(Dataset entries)
□ □ □ □ □ □ □

$ cat src/rtl/srhop_pkg.sv
package srhop_pkg;

  localparam int DIR_W = 2;

  localparam logic [2:0] PORT_N     = 3'd0;
  localparam logic [2:0] PORT_E     = 3'd1;
  localparam logic [2:0] PORT_S     = 3'd2;
  localparam logic [2:0] PORT_W     = 3'd3;
  localparam logic [2:0] PORT_LOCAL = 3'd4;

  // number of routing flits for a route of the given length
  function automatic int route_flits(int hops, int per_flit);
    return (hops == 0) ? 1 : (hops + per_flit - 1) / per_flit;
  endfunction

  // entries carried by flit number idx of a route
  function automatic int flit_entries(int hops, int idx, int per_flit);
    int left;
    left = hops - idx * per_flit;
    if (left < 0) return 0;
    return (left > per_flit) ? per_flit : left;
  endfunction

  function automatic int sat_hops(int hops, int max_hops);
    return (hops > max_hops) ? max_hops : hops;
  endfunction

endpackage

$ cat src/rtl/srhop_route_table.sv
module srhop_route_table #(
  parameter int N_DEST   = 16,
  parameter int MAX_HOPS = 8,
  parameter int EW       = 4,
  localparam int DW      = $clog2(N_DEST),
  localparam int HCW     = $clog2(MAX_HOPS + 1),
  localparam int PATH_W  = MAX_HOPS * EW
) (
  input  logic              clk,
  input  logic              rst_n,
  input  logic              wr_en,
  input  logic [DW-1:0]     wr_addr,
  input  logic [HCW-1:0]    wr_hops,
  input  logic [PATH_W-1:0] wr_path,
  input  logic              lock_valid,
  input  logic [DW-1:0]     lock_addr,
  input  logic [DW-1:0]     rd_addr,
  output logic [HCW-1:0]    rd_hops,
  output logic [PATH_W-1:0] rd_path,
  output logic              lock_hit
);
  import srhop_pkg::*;

  logic [HCW-1:0]    hops_q [N_DEST];
  logic [PATH_W-1:0] path_q [N_DEST];
  logic [HCW-1:0]    hops_sat;

  assign hops_sat = HCW'(sat_hops(int'(wr_hops), MAX_HOPS));
  assign lock_hit = wr_en && lock_valid && (wr_addr == lock_addr);

  for (genvar g = 0; g < N_DEST; g++) begin : g_row
    logic row_we;
    assign row_we = wr_en && (wr_addr == DW'(g))
                    && !(lock_valid && (lock_addr == DW'(g)));
    always_ff @(posedge clk or negedge rst_n) begin
      if (!rst_n) begin
        hops_q[g] <= '0;
        path_q[g] <= '0;
      end else if (row_we) begin
        hops_q[g] <= hops_sat;
        path_q[g] <= wr_path;
      end
    end
  end

  assign rd_hops = hops_q[rd_addr];
  assign rd_path = path_q[rd_addr];

endmodule

$ cat src/rtl/srhop_injector.sv
module srhop_injector #(
  parameter int N_DEST   = 16,
  parameter int MAX_HOPS = 8,
  parameter int K        = 4,
  parameter int EW       = 4,
  localparam int DW       = $clog2(N_DEST),
  localparam int HCW      = $clog2(MAX_HOPS + 1),
  localparam int PATH_W   = MAX_HOPS * EW,
  localparam int CW       = $clog2(K + 1),
  localparam int FW       = 1 + CW + K * EW,
  localparam int MAX_FL   = (MAX_HOPS + K - 1) / K,
  localparam int IW       = (MAX_FL > 1) ? $clog2(MAX_FL) : 1,
  localparam int PAD_W    = MAX_FL * K * EW
) (
  input  logic              clk,
  input  logic              rst_n,
  input  logic              start,
  input  logic [DW-1:0]     dest,
  input  logic [HCW-1:0]    row_hops,
  input  logic [PATH_W-1:0] row_path,
  output logic              busy,
  output logic [DW-1:0]     cur_dest,
  output logic              flit_valid,
  output logic [FW-1:0]     flit
);
  import srhop_pkg::*;

  logic          busy_q;
  logic [IW-1:0] idx_q;
  logic [DW-1:0] dest_q;
  logic [PAD_W-1:0] pad_path;
  logic [K*EW-1:0]  slots;
  logic [CW-1:0]    cnt;
  logic             is_last;

  assign pad_path = PAD_W'(row_path);

  always_comb begin
    int base;
    int hops;
    base  = int'(idx_q) * K;
    hops  = int'(row_hops);
    slots = '0;
    for (int j = 0; j < K; j++) begin
      if (base + j < hops) slots[j*EW +: EW] = pad_path[(base + j)*EW +: EW];
    end
    cnt     = CW'(flit_entries(hops, int'(idx_q), K));
    is_last = (int'(idx_q) == route_flits(hops, K) - 1);
  end

  always_ff @(posedge clk or negedge rst_n) begin
    if (!rst_n) begin
      busy_q <= 1'b0;
      idx_q  <= '0;
      dest_q <= '0;
    end else if (!busy_q) begin
      if (start) begin
        busy_q <= 1'b1;
        idx_q  <= '0;
        dest_q <= dest;
      end
    end else if (is_last) begin
      busy_q <= 1'b0;
    end else begin
      idx_q <= idx_q + 1'b1;
    end
  end

  assign busy       = busy_q;
  assign cur_dest   = dest_q;
  assign flit_valid = busy_q;
  assign flit       = {is_last, cnt, slots};

endmodule

$ cat src/rtl/srhop_hop_decoder.sv
module srhop_hop_decoder #(
  parameter int K   = 4,
  parameter int VCW = 2,
  localparam int EW = srhop_pkg::DIR_W + VCW,
  localparam int CW = $clog2(K + 1),
  localparam int FW = 1 + CW + K * EW
) (
  input  logic           clk,
  input  logic           rst_n,
  input  logic           in_valid,
  input  logic [FW-1:0]  in_flit,
  output logic           out_valid,
  output logic [2:0]     out_port,
  output logic [VCW-1:0] out_vc,
  output logic           out_drop,
  output logic [FW-1:0]  out_flit
);
  import srhop_pkg::*;

  logic            f_last;
  logic [CW-1:0]   f_cnt;
  logic [K*EW-1:0] f_slots;
  logic            take_hop;
  logic [2:0]      port_d;
  logic [VCW-1:0]  vc_d;
  logic            drop_d;
  logic [FW-1:0]   flit_d;

  assign f_last   = in_flit[FW-1];
  assign f_cnt    = in_flit[K*EW +: CW];
  assign f_slots  = in_flit[K*EW-1:0];
  assign take_hop = (f_cnt != '0);

  always_comb begin
    if (take_hop) begin
      port_d = {1'b0, f_slots[DIR_W-1:0]};
      vc_d   = f_slots[EW-1:DIR_W];
      drop_d = (f_cnt == CW'(1)) && !f_last;
      flit_d = {f_last, f_cnt - CW'(1), f_slots >> EW};
    end else begin
      port_d = PORT_LOCAL;
      vc_d   = '0;
      drop_d = 1'b0;
      flit_d = in_flit;
    end
  end

  always_ff @(posedge clk or negedge rst_n) begin
    if (!rst_n) begin
      out_valid <= 1'b0;
      out_port  <= '0;
      out_vc    <= '0;
      out_drop  <= 1'b0;
      out_flit  <= '0;
    end else begin
      out_valid <= in_valid;
      if (in_valid) begin
        out_port <= port_d;
        out_vc   <= vc_d;
        out_drop <= drop_d;
        out_flit <= flit_d;
      end
    end
  end

endmodule

$ cat src/rtl/srhop_unit.sv
module srhop_unit #(
  parameter int N_DEST        = 16,
  parameter int VC_N          = 4,
  parameter int HOPS_PER_FLIT = 4,
  parameter int MAX_HOPS      = 8,
  localparam int DW     = $clog2(N_DEST),
  localparam int VCW    = $clog2(VC_N),
  localparam int EW     = srhop_pkg::DIR_W + VCW,
  localparam int HCW    = $clog2(MAX_HOPS + 1),
  localparam int PATH_W = MAX_HOPS * EW,
  localparam int CW     = $clog2(HOPS_PER_FLIT + 1),
  localparam int FW     = 1 + CW + HOPS_PER_FLIT * EW
) (
  input  logic              clk,
  input  logic              rst_n,
  input  logic              tbl_we,
  input  logic [DW-1:0]     tbl_waddr,
  input  logic [HCW-1:0]    tbl_whops,
  input  logic [PATH_W-1:0] tbl_wpath,
  input  logic              inj_start,
  input  logic [DW-1:0]     inj_dest,
  output logic              inj_busy,
  output logic              inj_valid,
  output logic [FW-1:0]     inj_flit,
  input  logic              in_valid,
  input  logic [FW-1:0]     in_flit,
  output logic              out_valid,
  output logic [2:0]        out_port,
  output logic [VCW-1:0]    out_vc,
  output logic              out_drop,
  output logic [FW-1:0]     out_flit
);

  // named internal events for the checker
  logic              lock_hit;
  logic [DW-1:0]     cur_dest;
  logic [HCW-1:0]    cur_hops;
  logic [PATH_W-1:0] cur_path;

  srhop_route_table #(
    .N_DEST(N_DEST), .MAX_HOPS(MAX_HOPS), .EW(EW)
  ) table_i (
    .clk(clk), .rst_n(rst_n),
    .wr_en(tbl_we), .wr_addr(tbl_waddr), .wr_hops(tbl_whops), .wr_path(tbl_wpath),
    .lock_valid(inj_busy), .lock_addr(cur_dest),
    .rd_addr(cur_dest), .rd_hops(cur_hops), .rd_path(cur_path),
    .lock_hit(lock_hit)
  );

  srhop_injector #(
    .N_DEST(N_DEST), .MAX_HOPS(MAX_HOPS), .K(HOPS_PER_FLIT), .EW(EW)
  ) inj_i (
    .clk(clk), .rst_n(rst_n),
    .start(inj_start), .dest(inj_dest),
    .row_hops(cur_hops), .row_path(cur_path),
    .busy(inj_busy), .cur_dest(cur_dest),
    .flit_valid(inj_valid), .flit(inj_flit)
  );

  srhop_hop_decoder #(
    .K(HOPS_PER_FLIT), .VCW(VCW)
  ) dec_i (
    .clk(clk), .rst_n(rst_n),
    .in_valid(in_valid), .in_flit(in_flit),
    .out_valid(out_valid), .out_port(out_port), .out_vc(out_vc),
    .out_drop(out_drop), .out_flit(out_flit)
  );

endmodule

$ cat config.mk
export PLATFORM = sky130hd
export DESIGN_NAME = srhop_unit
export DESIGN_NICKNAME = d
export VERILOG_FILES = /design/src/rtl/srhop_pkg.sv /design/src/rtl/srhop_route_table.sv /design/src/rtl/srhop_injector.sv /design/src/rtl/srhop_hop_decoder.sv /design/src/rtl/srhop_unit.sv
export SDC_FILE = /design/constraint.sdc
export NUM_CORES = 1
export LEC_CHECK = 0
export BUFFER_PORTS_ARGS = -buffer_cell sky130_fd_sc_hd__buf_2
export CAP_MARGIN = 30
export CELL_PAD_IN_SITES_DETAIL_PLACEMENT = 0
export CELL_PAD_IN_SITES_GLOBAL_PLACEMENT = 2
export CORE_MARGIN = 10
export CORE_UTILIZATION = 51
export CTS_BUF_LIST = sky130_fd_sc_hd__clkbuf_2
export DETAILED_ROUTE_END_ITERATION = 12
export PLACE_DENSITY_LB_ADDON = 0.1
export SYNTH_ARGS = -nofsm -noshare
export SYNTH_HDL_FRONTEND = slang
export SYNTH_HIERARCHICAL = 1
export SYNTH_SLANG_ARGS = --single-unit
export TNS_END_PERCENT = 5
$ cat constraint.sdc
create_clock -name clk -period 12 [get_ports clk]
set_input_delay 0 -clock clk [delete_from_list [all_inputs] [get_ports clk]]
set_output_delay 0 -clock clk [all_outputs]
set_load 0.1 [all_outputs]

□ □ □ □ □ □ □

Here the output must be the lines above from the line with "output logic [DW-1:0]" to the line with "slots = '0;", both included, duplicated word for word and nothing else.

  output logic [DW-1:0]     cur_dest,
  output logic              flit_valid,
  output logic [FW-1:0]     flit
);
  import srhop_pkg::*;

  logic          busy_q;
  logic [IW-1:0] idx_q;
  logic [DW-1:0] dest_q;
  logic [PAD_W-1:0] pad_path;
  logic [K*EW-1:0]  slots;
  logic [CW-1:0]    cnt;
  logic             is_last;

  assign pad_path = PAD_W'(row_path);

  always_comb begin
    int base;
    int hops;
    base  = int'(idx_q) * K;
    hops  = int'(row_hops);
    slots = '0;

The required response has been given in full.